Iglesia de San Francisco

Santa Cruz de Tenerife · Categoría: Arquitectura · Subcategoría: Arquitectura religiosa · Año: 1709-1777

Desde la fundación de la ciudad los franciscanos intentaron instalar su orden en Santa Cruz, pero no fue hasta 1677 cuando lo lograron. Una Real Cédula les autorizaba a hacerlo en la pequeña ermita de Nuestra Señora de la Soledad, fundada seis años antes por Tomás de Castro Ayala y localizada en un altozano junto al barranquillo de Guaite (luego llamado de los Frailes y hoy abovedado bajo la calle Ruiz de Padrón), en un lugar entonces deshabitado. La fundación del complejo religioso franciscano contribuyó a la urbanización de esta parte de la población hacia lo que luego sería el barrio del Toscal.

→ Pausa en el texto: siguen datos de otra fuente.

This is an optimization exercise on Yosys and OpenROAD, whose aim is small area, a short achievable clock period and few clock cycles per item, not a production implementation. At most, simulation tests tie the RTL to the original design; equivalence was not proved.

== v6 ==
## chien_search
module chien_search #(
    parameter int LANES = 16,
    parameter int DEPTH = 4
) (
    input  logic                 clk_i,
    input  logic                 rst_ni,
    input  logic                 start_req_i,
    input  logic                 root_ack_i,
    input  logic [119:0]         sigma_i,
    output logic                 start_ack_o,
    output logic                 root_req_o,
    output logic                 done_o,
    output logic [9:0]           root_pos_o,
    output logic [3:0]           root_count_o
);
For scale: roughly 140 I/O pins, about 32000 um^2 of cells after synthesis.
clock: 5.0 ns
lec_check: 0
cap_margin: 20
core_margin: 2
core_utilization: 35
setup_slack_margin: 1.5
slew_margin: 20
run.sh (not shown) runs the stock make flow with config.mk's settings and CLKGATE_MAP_FILE= SYNTH_SCRIPT=/design/flow/synth_recipe.tcl, a recipe that flattens the netlist after the stock synthesis.
For v7, these inputs were changed with respect to v6:
--- a/flow/config.mk
+++ b/flow/config.mk
@@ -10 +10 @@
-export CORE_UTILIZATION = 35
+export CORE_UTILIZATION = 25
Notes after the runs:
- v7 closes out successfully: all stages finished, all timing, DRC and antenna checks passed.
- Number of antenna violations at the first check in global routing across v7 and v6: no real change.
- Taking v6 as the reference, in v7 final design instance area without fill up 2.8%.
- Critical path startpoint = term_q[102]$_DFFE_PP_: v7; critical path startpoint = term_q[36]$_DFFE_PP_: v6
Function was not checked in any run of this note: the RTL went through the layout flow alone.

La edificación fue levantándose poco a poco y con gran dificultad. La capilla mayor no quedó terminada hasta 1721. La iglesia fue agrandada de una a tres naves, tal como hoy la vemos. En 1760 se planea la construcción de la segunda nave, ganando terreno hacia la calle que hoy es Villalba Hervás, tardándose tres años en terminarla. En 1776 se empieza la tercera, aneja al que fue convento de San Pedro Alcántara, finalizándose al año siguiente. La portada actual data de la misma fecha (1777), ya que se aprovecharon los trabajos de ampliación para elaborarla, alzando la altura de  la nave principal para darle más claridad al interior. Destaca en esta portada las dos columnas salomónicas labradas en una sola pieza en basalto del país y la hornacina con imagen mariana sobre el que figura el escudo de mármol de los Castro de Ayala.

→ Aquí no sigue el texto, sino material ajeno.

This design comes from an exercise in tuning for small area on the open sky130 flow, not from production work. In this exercise RTL edits were held to simulation tests only and were not proved equivalent to the original. Power figures rest on the tool's default switching activity, not on a simulated workload.

==> design.v <==
package dsi_pkg;
	typedef struct packed {
		logic [7:0] b;
		logic [7:0] g;
		logic [7:0] r;
	} rgb_t;
	typedef logic [95:0] pixel_quad_t;
	typedef logic [7:0][7:0] dsi_word_t;
endpackage
`timescale 1ns/1ps
module dsi_pattern_top (
	input  logic               clk,
	input  logic               i_rst_n,
	output logic               o_lcd_en_vcc,
	output logic               o_lcd_en_vsp,
	output logic               o_lcd_en_vsn,
	output logic               o_lcd_reset,
	output logic               o_lp_en,
	output logic               o_hs_en,
	output dsi_pkg::dsi_word_t o_link_a,
	output dsi_pkg::dsi_word_t o_link_b
);
	localparam logic [63:0] PKT_BLANK = 64'hf0b8000006000219;
	localparam logic [63:0] PKT_VSS = 64'h2500061907000001;
	localparam logic [63:0] PKT_HSS = 64'h2500061912000021;
	localparam logic [63:0] PKT_POST_SHORT = 64'h0870000000000000;
	localparam logic [63:0] PKT_DISP_ON = 64'h360011051c002905;
	localparam logic [63:0] PKT_PRE_RGB0 = 64'h0000000025000619;
	localparam logic [63:0] PKT_PRE_RGB1 = 64'h0409603e08700000;
	localparam logic [63:0] PKT_POST_RGB = 64'hffff1a0000190000;
	logic [7:0] g;
	logic [1:0] p;
	logic [9:0] c;
	logic       act;
	logic       dn;
	logic       x_frame;
	logic       video;
	logic       nff;
	logic line_end;
	logic frame_end;
	logic line0;
	assign line_end = (g == 8'd114) && (p == 2'd2);
	assign frame_end = line_end && !act && (c == 10'd28);
	assign line0 = !act && (c == 10'd29);
	always_ff @(posedge clk or negedge i_rst_n) begin
		if (!i_rst_n) begin
			g <= 8'd27;
			p <= 2'd2;
			c <= 10'd579;
			act <= 1'b1;
			dn <= 1'b1;
		end else begin
			if (line_end) begin
				g <= 8'd241;
				p <= 2'd0;
				if (!act) begin
					if (c == 10'd178) begin
						act <= 1'b1;
						dn <= 1'b0;
						c <= '0;
					end else begin
						c <= c + 10'd1;
					end
				end else if (!dn) begin
					if (c == 10'd799)
						dn <= 1'b1;
					else
						c <= c + 10'd1;
				end else begin
					if (c == '0)
						act <= 1'b0;
					else
						c <= c - 10'd1;
				end
			end else if (p == 2'd2) begin
				g <= g + 8'd1;
				p <= 2'd0;
			end else begin
				p <= p + 2'd1;
			end
		end
	end
	logic [21:0] st;
	assign st = {g, p, c, act, dn};
	always_ff @(posedge clk or negedge i_rst_n) begin
		if (!i_rst_n) begin
			o_lcd_en_vcc <= 1'b0;
			o_lcd_en_vsp <= 1'b0;
			o_lcd_en_vsn <= 1'b0;
			o_lcd_reset <= 1'b0;
			x_frame <= 1'b0;
			video <= 1'b0;
			nff <= 1'b0;
		end else begin
			if (st == {8'd61, 2'd1, 10'd419, 1'b1, 1'b1})
				o_lcd_en_vcc <= 1'b1;
			if (st == {8'd94, 2'd2, 10'd259, 1'b1, 1'b1})
				o_lcd_en_vsp <= 1'b1;
			if (st == {8'd254, 2'd0, 10'd98, 1'b1, 1'b1})
				o_lcd_en_vsn <= 1'b1;
			if (st == {8'd98, 2'd0, 10'd202, 1'b1, 1'b0})
				o_lcd_reset <= 1'b1;
			if (frame_end && o_lcd_reset)
				x_frame <= 1'b1;
			if (frame_end && x_frame)
				video <= 1'b1;
			if (frame_end && video)
				nff <= 1'b1;
		end
	end
	assign o_hs_en = video || (x_frame && frame_end);
	assign o_lp_en = o_lcd_en_vsn && !o_hs_en;
	logic       yw;
	logic       upper;
	logic       dmatch_l;
	logic       dmatch_r;
	logic [6:0] gx;
	assign gx = g[6:0];
	assign yw = (c == '0);
	assign upper = !dn || (c >= 10'd399);
	assign dmatch_l = (gx == c[9:3]);
	assign dmatch_r = ((gx + c[9:3]) == 7'd99);
	logic [191:0] lpix;
	logic [191:0] rpix;
	for (genvar j = 0; j < 8; j++) begin : g_pix
		logic [9:0] x;
		logic wl;
		logic wr;
		assign x = {gx, 3'(j)};
		assign wl = yw || (gx == 7'd0 && j == 0) || (dmatch_l && c[2:0] == 3'(j));
		assign wr = yw || (gx == 7'd99 && j == 7) || (dmatch_r && c[2:0] == 3'(7 - j));
		always_comb begin
			if (wl)
				lpix[24*j +: 24] = 24'hffffff;
			else if (upper)
				lpix[24*j +: 24] = {(x < 10'd228 || (x >= 10'd457 && x < 10'd685)) ? 8'hc0 : 8'h00,
					8'hc0, (x < 10'd457) ? 8'hc0 : 8'h00};
			else if (x < 10'd266)
				lpix[24*j +: 24] = 24'h4c2100;
			else if (x < 10'd533)
				lpix[24*j +: 24] = 24'hffffff;
			else
				lpix[24*j +: 24] = 24'h6a0032;
			if (wr)
				rpix[24*j +: 24] = 24'hffffff;
			else if (upper) begin
				if (x < 10'd114)
					rpix[24*j +: 24] = 24'h00c000;
				else if (x < 10'd342)
					rpix[24*j +: 24] = 24'hc000c0;
				else if (x < 10'd571)
					rpix[24*j +: 24] = 24'h0000c0;
				else
					rpix[24*j +: 24] = 24'hc00000;
			end else if (x < 10'd266)
				rpix[24*j +: 24] = 24'h1d1d1d;
			else if (x < 10'd533)
				rpix[24*j +: 24] = 24'h131313;
			else
				rpix[24*j +: 24] = 24'h090909;
		end
	end
	logic [63:0] pay_a;
	logic [63:0] pay_b;
	for (genvar i = 0; i < 8; i++) begin : g_lane
		localparam int B0 = i;
		localparam int B1 = 8 + i;
		localparam int B2 = 16 + i;
		always_comb begin
			case (p)
				2'd0: begin
					pay_a[8*i +: 8] = lpix[8*B0 +: 8];
					pay_b[8*i +: 8] = rpix[8*B0 +: 8];
				end
				2'd1: begin
					pay_a[8*i +: 8] = lpix[8*B1 +: 8];
					pay_b[8*i +: 8] = rpix[8*B1 +: 8];
				end
				default: begin
					pay_a[8*i +: 8] = lpix[8*B2 +: 8];
					pay_b[8*i +: 8] = rpix[8*B2 +: 8];
				end
			endcase
		end
	end
	logic [63:0] ctl;
	logic        pay;
	always_comb begin
		pay = 1'b0;
		ctl = PKT_BLANK;
		if (g == 8'd241 && p == 2'd0)
			ctl = line0 ? PKT_VSS : PKT_HSS;
		else if (g == 8'd241 && p == 2'd1)
			ctl = PKT_POST_SHORT;
		else if (line0 && !nff && g == 8'd243 && p == 2'd2)
			ctl = PKT_DISP_ON;
		else if (act && g == 8'd255 && p == 2'd1)
			ctl = PKT_PRE_RGB0;
		else if (act && g == 8'd255 && p == 2'd2)
			ctl = PKT_PRE_RGB1;
		else if (act && !g[7] && gx < 7'd100)
			pay = 1'b1;
		else if (act && g == 8'd100 && p == 2'd0)
			ctl = PKT_POST_RGB;
	end
	assign o_link_a = !video ? '0 : pay ? pay_a : ctl;
	assign o_link_b = !video ? '0 : pay ? pay_b : ctl;
endmodule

En cuanto al convento, resultaba ser un edificio bastante espacioso contiguo a la iglesia. Presentaba una extensa fachada dando a la plaza de San Francisco, la cual se mantuvo hasta las primeras décadas del XX, cuando fue demolido para dar paso al actual edificio. Solo se conservó su espléndida torre, comenzada a construir en 1769 y finalizada en 1777, de la que hay que lamentar que con el paso del tiempo se haya perdido la original balconada corrida que se desarrollaba a la altura del campanario.
En el interior de la iglesia encontramos un magnífico retablo mayor de un solo cuerpo, que se terminó y doró hacia 1739. Preside el conjunto la imagen de Nuestra Señora de la Concepción, obra del escultor orotavense Nicolás Perdigón Oramas. También cuenta con la imagen de Nuestro Señor de las Tribulaciones, de origen discutido (americano o andaluz) y de gran devoción en Santa Cruz. Son dignos de mención los frescos pictóricos que cubren todo el espacio del presbiterio.